Wrestling is popular amongst the lower classes because fans can identify with the struggles of the wrestlers against injustice, because their lives are a struggle against injustice. And not simply on the part of Doink the Clown: the referee is complicit in his ignorance and his collusion with the authority (in this case the government as well as the WWE "Authority"). Indeed, in contemporary wrestling the authority is the orchestrator of the injustice, and the heel is often unleashed on the face by order of the authority (for example, every time Daniel Bryan has ever gotten screwed over). 
Wrestling storylines are tales of the fight against inequality by the lower class, for the lower class. Of course the enforcers of this inequality disapprove. These low income workers, welfare recipients, and immigrants identify with wrestling because they understand the struggle against such insurmountable odds. Wrestling is a reaffirming of the power of the will of the people in a time where the French, American, and Bolshevik revolutions are just memories. The ideas of fairness and equality in wrestling (and indeed in life) is a sham, and while wrestling fans understand that, they suspend it. Because Doink the Clown is the cheating wrestler, the apathetic government, and the antagonistic ruling class, and the lower classes are the babyface. Oftentimes the bad guy wins, and they know every match is a work, but they have to hope that eventually, maybe at next year's Wrestlemania, they'll get their shot at the belt. 

2 comments:

Timothy S. Rich said...

Very nicely put. Often an underlying theme both in the readings and in wrestling more broadly is that the system is stacked against the common man (we'll ignore female wrestlers for the moment). Thus Marxist lens of the plight of the common worker, or more advanced arguments such as dependency theory, often are played out in wrestling without direct references as such. This narrative structure is also coincidentally consistent with the American Dream (not Dusty Rhodes) and the notion of perseverance against the odds is honorable.
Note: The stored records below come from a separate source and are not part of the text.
[src/hw/nrl_pkg.sv]
// nrl_pkg: shared constants of the network route and unit address lookup.
// assumes a 32-bit register port with byte addresses on aligned words.
package nrl_pkg;

  // table sizes and entry widths
  localparam int LOC_DEPTH     = 16;
  localparam int RLY_DEPTH     = 20;
  localparam int LOC_W         = 13;
  localparam int RLY_W         = 29;
  localparam int NET_W         = 7;
  localparam int UNIT_W        = 4;

  // local entry layout: valid, small link, bus unit number, network
  localparam int LOC_NET_LSB   = 0;
  localparam int LOC_UNIT_LSB  = 7;
  localparam int LOC_SMALL_BIT = 11;
  localparam int LOC_VALID_BIT = 12;

  // relay entry layout: valid, station name label, relay node, relay net, dest
  localparam int RLY_DEST_LSB  = 0;
  localparam int RLY_RNET_LSB  = 7;
  localparam int RLY_NODE_LSB  = 14;
  localparam int RLY_NAME_LSB  = 21;
  localparam int RLY_VALID_BIT = 28;

  // register byte offsets
  localparam logic [7:0] ADR_CTRL     = 8'h00;
  localparam logic [7:0] ADR_STATUS   = 8'h04;
  localparam logic [7:0] ADR_MASK     = 8'h08;
  localparam logic [7:0] ADR_LOC_SEL  = 8'h0C;
  localparam logic [7:0] ADR_LOC_DATA = 8'h10;
  localparam logic [7:0] ADR_RLY_SEL  = 8'h14;
  localparam logic [7:0] ADR_RLY_DATA = 8'h18;
  localparam logic [7:0] ADR_INFO     = 8'h1C;

  localparam int CTRL_RESTART_BIT = 0;
  localparam int ST_FAIL_BIT      = 0;
  localparam int ST_TERR_BIT      = 1;
  localparam int ST_DONE_BIT      = 2;
  localparam int ST_W             = 3;
  localparam logic [2:0] STATUS_RST = 3'h0;
  localparam logic [2:0] MASK_RST   = 3'h0;
  localparam int INFO_LOC_LSB     = 0;
  localparam int INFO_RLY_LSB     = 8;

  // unit addresses and value limits
  localparam logic [7:0] UA_CPU      = 8'h00;
  localparam logic [7:0] UA_APP      = 8'h01;
  localparam logic [7:0] UA_BUS_BASE = 8'h10;
  localparam logic [7:0] UA_RIO_BASE = 8'h90;
  localparam logic [7:0] UA_RIO_LAST = 8'hCF;
  localparam logic [7:0] UA_CONN     = 8'hFE;
  localparam logic [6:0] NET_NONE    = 7'h00;
  localparam logic [6:0] NODE_NONE   = 7'h00;
  localparam logic [6:0] NODE_MAX    = 7'h7E;
  localparam logic [6:0] SMALL_NODE_MAX = 7'h3E;

  typedef enum logic [2:0] {
    KIND_NONE = 3'h0,
    KIND_CPU  = 3'h1,
    KIND_BUS  = 3'h2,
    KIND_CONN = 3'h3,
    KIND_RIO  = 3'h4,
    KIND_APP  = 3'h5
  } nrl_kind_t;

endpackage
That said, Stone and Oldenberg in particular seem dismissive of the lower classes that enjoy wrestling, even while portraying wrestling as a drama for the masses. The lower classes are fans because they are simpletons, in contrast to the social deviants the authors claim make up a sizable portion of the audience.

Sam Ford said...

This narrative really fascinates me, Mikey, and it's one I hope you expand on as we talk through Jim Freedman's piece. You questioned in an earlier post the degree to which we should celebrate or bemoan wrestling's existence as catharsis--does it let off steam so that people might continue to be oppressed. Here, you point out how wrestling gives voice to the frustration of the common people that the game is stacked against them..but we could question the degree to which this works as a Marxist reading (the system needs to be righted) or as a libertarian one (the least amount of infrastructure as possible works best, because officials/governments just aren't up to the task to truly enforce the rules, no matter what we do--government is incompetent). Both narratives do rely on one key point, though--the current example of "consumer capitalism" we have is one that fails people trying to play by the rules.

I look forward to really talking this through as we talk about Jim Freedman's essay and the difference between the "ideal of a free market" and the "reality of a free market."